Algorithm to find orthnormal eigenvectors of a symmetric matrix

linear algebranumerical linear algebranumerical methods

I have a symmetric matrix $S$ and I'm trying to implement the following algorithm to find first $k$ orthnormal eigenvectors

enter image description here
Note: The picture is from http://www.wisdom.weizmann.ac.il/~harel/papers/highdimensionalGD.pdf

I use a very simple $2×2$ matrix for tests:

$$
\begin{matrix}
1 & 2 \\
2 & 3 \\
\end{matrix}
$$

The code finds the first eigenvector without problems, but it gets stuck on the second eigenvector.

The Gram Schmidt process makes the second vector orthogonal to the previous eigenvector, but then matrix multiplication "flips" candidate around, and they fight in never-ending loop.

Here gray line is the first eigenvector, the thick red is the next candidate $\hat{u_{i}}$

enter image description here

I spent one night debugging it and can't spot anything obviously wrong.
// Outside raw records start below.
From an optimization exercise on the open Yosys and OpenROAD flow, aimed at small area, a short achievable clock period and few clock cycles; shortcuts taken in it are not production practice. In this exercise RTL edits were held to simulation tests only and were not proved equivalent to the original. Power figures rest on the tool's default switching activity, not on a simulated workload.

==> flow/design.v <==
module beam_former (
    input  wire        clk,
    input  wire        rst,
    input  wire        bin_valid,
    output wire        bin_ready,
    input  wire [63:0] bin_counts,    
    input  wire [3:0]  bin_lost,      
    input  wire        cfg_we,
    input  wire        cfg_re,
    input  wire [6:0]  cfg_addr,
    input  wire [31:0] cfg_wdata,
    output reg  [31:0] cfg_rdata,
    output wire        idle,
    output reg         out_valid,
    output reg  [2:0]  out_beam,
    output reg  [7:0]  out_value,
    output reg         out_lost,
    output reg         out_sat
);
    localparam NENT  = 64;
    localparam NBEAM = 8;
    localparam NBIN  = 16;
    localparam S_IDLE = 2'd0;
    localparam S_SCAN = 2'd1;
    localparam S_OUT  = 2'd2;
    reg         ent_v     [0:NENT-1];
    reg  [2:0]  ent_beam  [0:NENT-1];
    reg  [3:0]  ent_rx    [0:NENT-1];
    reg  [3:0]  ent_dly   [0:NENT-1];
    reg  [4:0]  ent_w     [0:NENT-1];
    reg         beam_en   [0:NBEAM-1];
    reg  [4:0]  beam_shift[0:NBEAM-1];
    reg  [31:0] beam_sat  [0:NBEAM-1];
    reg  [63:0] hist_cnt  [0:NBIN-1];
    reg  [3:0]  hist_lost [0:NBIN-1];
    reg  signed [31:0] acc      [0:NBEAM-1];
    reg                acc_lost [0:NBEAM-1];
    reg  [1:0]  state;
    reg  [5:0]  idx;
    reg  [2:0]  ob;
    assign bin_ready = (state == S_IDLE);
    assign idle      = (state == S_IDLE);
    wire        e_v    = ent_v[idx];
    wire [2:0]  e_beam = ent_beam[idx];
    wire [3:0]  e_rx   = ent_rx[idx];
    wire [3:0]  e_dly  = ent_dly[idx];
    wire [4:0]  e_w    = ent_w[idx];
    wire [63:0] h_cnt  = hist_cnt[e_dly];
    wire [3:0]  h_lost = hist_lost[e_dly];
    wire [3:0]  count  = h_cnt[e_rx*4 +: 4];
    wire        lost   = h_lost[e_rx[3:2]];
    wire signed [31:0] term = $signed({1'b0, count}) * $signed(e_w);
    wire        e_use  = e_v && beam_en[e_beam];
    wire signed [31:0] s_sum   = acc[ob];
    wire [4:0]         s_shift = beam_shift[ob];
    wire signed [31:0] rnd     = (s_shift == 5'd0) ? 32'sd0 : (32'sd1 <<< (s_shift - 5'd1));
    wire signed [31:0] v_full  = (s_sum + rnd) >>> s_shift;
    wire               v_hi    = v_full > 32'sd127;
    wire               v_lo    = v_full < -32'sd128;
    wire [7:0]         v_q     = v_hi ? 8'h7f : v_lo ? 8'h80 : v_full[7:0];
    integer i;
    always @(posedge clk) begin
        if (rst) begin
            state     <= S_IDLE;
            idx       <= 6'd0;
            ob        <= 3'd0;
            out_valid <= 1'b0;
            out_beam  <= 3'd0;
            out_value <= 8'd0;
            out_lost  <= 1'b0;
            out_sat   <= 1'b0;
            cfg_rdata <= 32'd0;
            for (i = 0; i < NENT; i = i + 1) begin
                ent_v[i]    <= 1'b0;
                ent_beam[i] <= 3'd0;
                ent_rx[i]   <= 4'd0;
                ent_dly[i]  <= 4'd0;
                ent_w[i]    <= 5'd0;
            end
            for (i = 0; i < NBEAM; i = i + 1) begin
                beam_en[i]    <= 1'b0;
                beam_shift[i] <= 5'd0;
                beam_sat[i]   <= 32'd0;
                acc[i]        <= 32'sd0;
                acc_lost[i]   <= 1'b0;
            end
            for (i = 0; i < NBIN; i = i + 1) begin
                hist_cnt[i]  <= 64'd0;
                hist_lost[i] <= 4'd0;
            end
        end else begin
            out_valid <= 1'b0;
            if (cfg_we) begin
                if (cfg_addr < 7'h40) begin
                    ent_v[cfg_addr[5:0]]    <= cfg_wdata[31];
                    ent_beam[cfg_addr[5:0]] <= cfg_wdata[26:24];
                    ent_rx[cfg_addr[5:0]]   <= cfg_wdata[19:16];
                    ent_dly[cfg_addr[5:0]]  <= cfg_wdata[11:8];
                    ent_w[cfg_addr[5:0]]    <= cfg_wdata[4:0];
                end else if (cfg_addr < 7'h48) begin
                    beam_en[cfg_addr[2:0]]    <= cfg_wdata[31];
                    beam_shift[cfg_addr[2:0]] <= cfg_wdata[20:16];
                end else if (cfg_addr == 7'h50) begin
                    if (cfg_wdata[0]) begin
                        for (i = 0; i < NBIN; i = i + 1) begin
                            hist_cnt[i]  <= 64'd0;
                            hist_lost[i] <= 4'd0;
                        end
                    end
                    if (cfg_wdata[1]) begin
                        for (i = 0; i < NBEAM; i = i + 1)
                            beam_sat[i] <= 32'd0;
                    end
                end
            end
            if (cfg_re) begin
                if (cfg_addr < 7'h40)
                    cfg_rdata <= {ent_v[cfg_addr[5:0]], 4'd0, ent_beam[cfg_addr[5:0]],
                                  4'd0, ent_rx[cfg_addr[5:0]], 4'd0, ent_dly[cfg_addr[5:0]],
                                  3'd0, ent_w[cfg_addr[5:0]]};
                else if (cfg_addr < 7'h48)
                    cfg_rdata <= {beam_en[cfg_addr[2:0]], 10'd0, beam_shift[cfg_addr[2:0]], 16'd0};
                else if (cfg_addr < 7'h50)
                    cfg_rdata <= beam_sat[cfg_addr[2:0]];
                else
                    cfg_rdata <= 32'd0;
            end
            case (state)
                S_IDLE: begin
                    if (bin_valid) begin
                        hist_cnt[0]  <= bin_counts;
                        hist_lost[0] <= bin_lost;
                        for (i = 1; i < NBIN; i = i + 1) begin
                            hist_cnt[i]  <= hist_cnt[i-1];
                            hist_lost[i] <= hist_lost[i-1];
                        end
                        for (i = 0; i < NBEAM; i = i + 1) begin
                            acc[i]      <= 32'sd0;
                            acc_lost[i] <= 1'b0;
                        end
                        idx   <= 6'd0;
                        state <= S_SCAN;
                    end
                end
                S_SCAN: begin
                    if (e_use) begin
                        acc[e_beam] <= acc[e_beam] + term;
                        if (e_w != 5'd0 && lost)
                            acc_lost[e_beam] <= 1'b1;
                    end
                    idx <= idx + 6'd1;
                    if (idx == 6'd63) begin
                        ob    <= 3'd0;
                        state <= S_OUT;
                    end
                end
                S_OUT: begin
                    if (beam_en[ob]) begin
                        out_valid <= 1'b1;
                        out_beam  <= ob;
                        out_value <= v_q;
                        out_lost  <= acc_lost[ob];
                        out_sat   <= v_hi || v_lo;
                        if ((v_hi || v_lo) && beam_sat[ob] != 32'hffffffff)
                            beam_sat[ob] <= beam_sat[ob] + 32'd1;
                    end
                    ob <= ob + 3'd1;
                    if (ob == 3'd7)
                        state <= S_IDLE;
                end
                default: state <= S_IDLE;
            endcase
        end
    end
endmodule
==> flow/run.sh <==
#!/bin/bash
# synth_recipe.tcl (not shown) runs the flow's synth.tcl, then flattens the netlist and writes it again
# the make line also repeats each setting of config.mk as NAME=value (left out here)
make -C /OpenROAD-flow-scripts/flow DESIGN_CONFIG=/design/flow/config.mk WORK_HOME=/design/flow/orfs CLKGATE_MAP_FILE= SYNTH_SCRIPT=/design/flow/synth_recipe.tcl finish
==> flow/config.mk <==
export PLATFORM = sky130hd
export DESIGN_NAME = beam_former
export DESIGN_NICKNAME = beam_former
export VERILOG_FILES = /design/flow/design.v
export SDC_FILE = /design/flow/constraint.sdc
export NUM_CORES = 4
export LEC_CHECK = 0
export CAP_MARGIN = 20
export CORE_MARGIN = 2
export CORE_UTILIZATION = 35
export SLEW_MARGIN = 20
==> flow/constraint.sdc <==
create_clock -name core_clock -period 15.0 [get_ports {clk}]
set_input_delay 3.0000 -clock core_clock [delete_from_list [all_inputs] [get_ports {clk}]]
set_output_delay 3.0000 -clock core_clock [all_outputs]
set_load 0.01 [all_outputs]
==> run summary <==
==> cell usage in the layout, fill, tap and decap left out, types with 30 or more instances in the layout <==
cell / n
ha_1: 148
mux2_2: 87
clkbuf_1: 88
edfxtp_1: 1648
a22o_1: 143
nand2b_1: 50
clkinv_1: 32
a222oi_1: 42
clkdlybuf4s50_1: 123
buf_12: 30
clkinv_2: 40
xnor2_1: 40
inv_1: 69
a21o_1: 46
a21oi_1: 234
a31oi_1: 36
buf_4: 301
dfxtp_1: 1152
nand4_1: 163
a221oi_1: 171
clkbuf_16: 315
and2_1: 1109
o22ai_1: 78
nor2_1: 1949
or3_1: 36
a211oi_1: 74
nand2_1: 325
or2_2: 82
mux4_2: 494
mux2i_1: 148
xor2_1: 36
o21ai_0: 167
clkbuf_8: 35
nor2b_1: 32
and3_1: 74
nor3_1: 84
o221ai_1: 40
nand3_1: 84
a22oi_1: 1860
o211ai_1: 50
==> registers in the layout, indices dropped and copies added (netlist names), 8 cells and up, named ones only <==
register    count
beam_shift     40
acc           256
acc_lost        8
ent_v          64
beam_sat      256
hist_lost      64
hist_cnt     1024
ent_dly       256
ent_w         320
beam_en         8
ent_rx        256
ent_beam      192
out_value       8
cfg_rdata      32
==> logic make-up (layout without fill, tap and decap cells) <==
family,after synthesis,in the layout,share of synthesized area
flops,2810,2810,0.526
buf+inv,1254,1105,0.0373
fa+ha+maj,163,163,0.0156
simple gates,4084,4084,0.143
xor+xnor,76,76,0.00482
mux,739,739,0.0995
compound gates,3228,3228,0.174
other cells,0,12,0
==> critical path: cells and delay by family, from the launching register on <==
kind	cells	cell delay [ps]
AOI/OAI and AO/OA	14	4340
buffers and inverters	3	1250
and+or+nand+nor	10	2740
adders and majority gates	5	2330
muxes	2	1010
DFF	1	780
xor gates and xnor gates	1	340
==> layout make-up <==
class                           instances  area (um2)  share of cell area
Multi-Input combinational cell       8290       60800               0.393
Tap cell                             5220        6530              0.0422
Inverter                               71         267             0.00172
Sequential cell                      2810       72800               0.471
Clock inverter                        121        1300             0.00842
Timing Repair Buffer                  474        4200              0.0272
Clock buffer                          439        8700              0.0563
Antenna cell                           12        30.0            0.000194
==> layer usage <==
| layer | routed length, um | vias up |
|---|---|---|
| met5 | 161 | - |
| met4 | 27500 | 22 |
| met3 | 53300 | 1131 |
| met2 | 228000 | 6543 |
| met1 | 200000 | 53700 |
| li1 | - | 46300 |
==> worst max path at each step <==
stage	start	end	depth (start not counted)
after detailed placement	flip-flop	acc[2][31]$_SDFFCE_PN0P_	34
after global placement	flip-flop	acc[4][31]$_SDFFCE_PN0P_	34
after floorplan	flip-flop	beam_sat[1][0]$_SDFFCE_PN0P_	27
after CTS	flip-flop	acc[2][31]$_SDFFCE_PN0P_	34
final	flip-flop	acc[2][31]$_SDFFCE_PN0P_	35
after global routing	flip-flop	acc[4][31]$_SDFFCE_PN0P_	35
==> stage by stage <==
step | total power [mW] | hold WS (ps)
global placement | 11.4 | 436
floorplan | 10.3 | 420
finish | 19.0 | 452
detailed placement | 11.4 | 443
global route | 19.5 | 489
CTS | 19.0 | 456
==> power groups by stage <==
stage	combinational, mW	clock (mW)	sequential (mW)
after floorplan	1.67	0	8.67
after global placement	2.66	0	8.73
after detailed placement	2.66	0	8.74
after CTS	2.67	7.73	8.58
after global routing	2.86	8.03	8.60
final	2.72	7.68	8.58
==> results.toml <==
[run_status]
status = "no timing/DRC/antenna violations"

[logic_synthesis]
ys_seq_area_frac = 0.526
synth_area_leaders = "edfxtp_1, dfxtp_1, a22oi_1, mux4_2, nor2_1"
synth_warnings = 3
ys_ff_latch = 2810
synthDistinctLibCells = 102
synthTopCellsByCount = "nor2_1, a22oi_1, edfxtp_1"
yosysTopAreaCellShare = 0.358
ys.flop_type = "edfxtp_1"
synth_top_cell_by_area = "edfxtp_1"
syn_inst = 12400
synth-edff-count = 1648
syn_nets = 12600
async_reset_ff_frac = 0
synth.most_common_cell = "nor2_1"
synth.avg_cell_area_um2 = 11.2
netlist_area_um2 = 138000

[place]
gp_congestion = 0.916
pre_cts_ws_ps = 2170
hpwlAfterDp_mm = 306
port_buffers = 145
post-place-cells = 16900
placed_cell_area_um2 = 145000

[route]
first_iter_violations = 16000
dr.pass1.iters = 10
postRouteAntennaNets = 0
wl_per_cell_um = 29.2
vias_per_cell = 6.17
num_vias = 108000
drcViolationCount = 0
wl_mm = 509

[sta]
fin_skew_ps = 81.3
fin_crit_sh = 0.882
relSlewSlack = 0.158
max_freq_mhz = 75.6
drv_slew = 0
setup_viol = 0
finalSetupTns_ps = 0
tightest_slew_ps = 1260
hold_violations = 0
min_period_ps = 13230
fin_ws_ps = 1770
rsz0062_at_grt = "false"

[global_routing]
top_usage_layer = "met2"
grt_first_pass_wirelength_mm = 730
grt_util_all_layers = 0.245
use_met1 = 0.328
gr-usage-met2 = 0.378
grt_use_met3 = 0.0490
grt_pass1_vias = 103000
gr-total-overflow = 0
antenna_found_initial = 35
grt_max_degree = 235

[clock_network]
ctsResizeCount = 0
htreeDepth = 5
cts.sinks = 2810
worstSkewPairLatency_ps = 960
cts_buffers = 309
cts_hold_buf = 0
post_cts_buffers = 0
clk_pin_slew_ps = 60
clk_path_buf_depth = 4
cts_root_buf = "clkbuf_16"
cts_tree = "built"

[pwr]
p_leak_nw = 51.7
internal_power_mw = 13.6
p_switching_mw = 5.40
netSwitchingFraction = 0.284
ir_drop_mv = 0.0912
clockPowerShare = 0.405
p_comb_frac = 0.143
power.density_nw_per_um2 = 123
seq_power_share = 0.452

[worst_setup_path]
end_kind = "flip-flop"
crit_slowest_cell = "nor4_2"
cp_max_fo = 87
r2r_setup_slack_ps = 1770
required_ps = 15640
r2r_end = "acc[2][31]$_SDFFCE_PN0P_"
crit_top_cell = "fa_1"
start_kind = "flip-flop"
path_class = "reg -> reg"
arrival_ps = 13860
r2r_cells = 35
critPathMaxStageDelay_ps = 900

[die]
dieWidth_um = 632
dieArea_um2 = 400000
num_rows = 230
ios = 160
fp.dieH_um = 632
start_util = 0.352
core_area_um2 = 393000

[cells_and_area]
nets = 12200
drive_above_1_share = 0.130
utilization = 0.394
area_delta_synth_final_pct = 11.8
final_area_um2 = 155000
layoutNonFillerInstCount = 17400
n_fill_cell = 37300

[hold_path]
holdCritPathClass = "reg -> reg"
min_from = "acc_lost[6]$_DFF_P_"
min_path_cells = 2
worstHoldEndpoint = "acc_lost[6]$_DFF_P_"

[job]
cap_violations = 0
Testbench counts, summed over its fixed seeds: cycles 70,088.

what the ideal ports hide:
How much do the figures lean on ideal ports? The routed layout below was timed once more, with nothing changed but the port constraints. Step 1 assumes that a clkbuf_16 drives the clock port and a buf_2 every other input. Step 2, shift: input delay + t, output delay - t, t = (earliest + latest rising clock arrival at the registers) / 2. This alone moves slack from input paths to output paths. a / b / c = ideal / step 1 / step 2; a / b = the first two.
shift t [ns]: 1.054
setup slack, ns: 1.775 / 1.775 / 1.775
worst setup path after step 2: register to register
latest minus earliest clock arrival (ns): 0.101 / 0.101
pins driven straight from the clock port: 1
After both steps setup and hold are still met in this run. The setup slack of this run moves by 0.000 ns with the drivers and by 0.000 ns with both steps.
It must be something trivial, but I don't understand what. Can you please help me? What am I missing?

https://jsbin.com/zufejir/5/edit?js,output – the code. Each click advances algorithm to the next state.

Best Answer

Eigenvalues can be non-positive real numbers or even complex numbers.

eig([1,2;2,3]) in Octave gives $[-0.23..., 4.23...]$ so the smallest one is indeed negative.

So what happens is that $Su$ will have opposite direction compared to $u$, and then you normalize it so vector will be flipped and of same length. You would circumnavigate this problem by changing stop condition to for example $(u_i^T \hat u_i)^2<(1-\epsilon)^2$

A better condition is probably to do $$\text{var}((\hat u_i)/u_i) < \epsilon$$ element wise as each point wise division should estimate $\lambda_i$, the eigenvalue, which could be a negative or even complex number.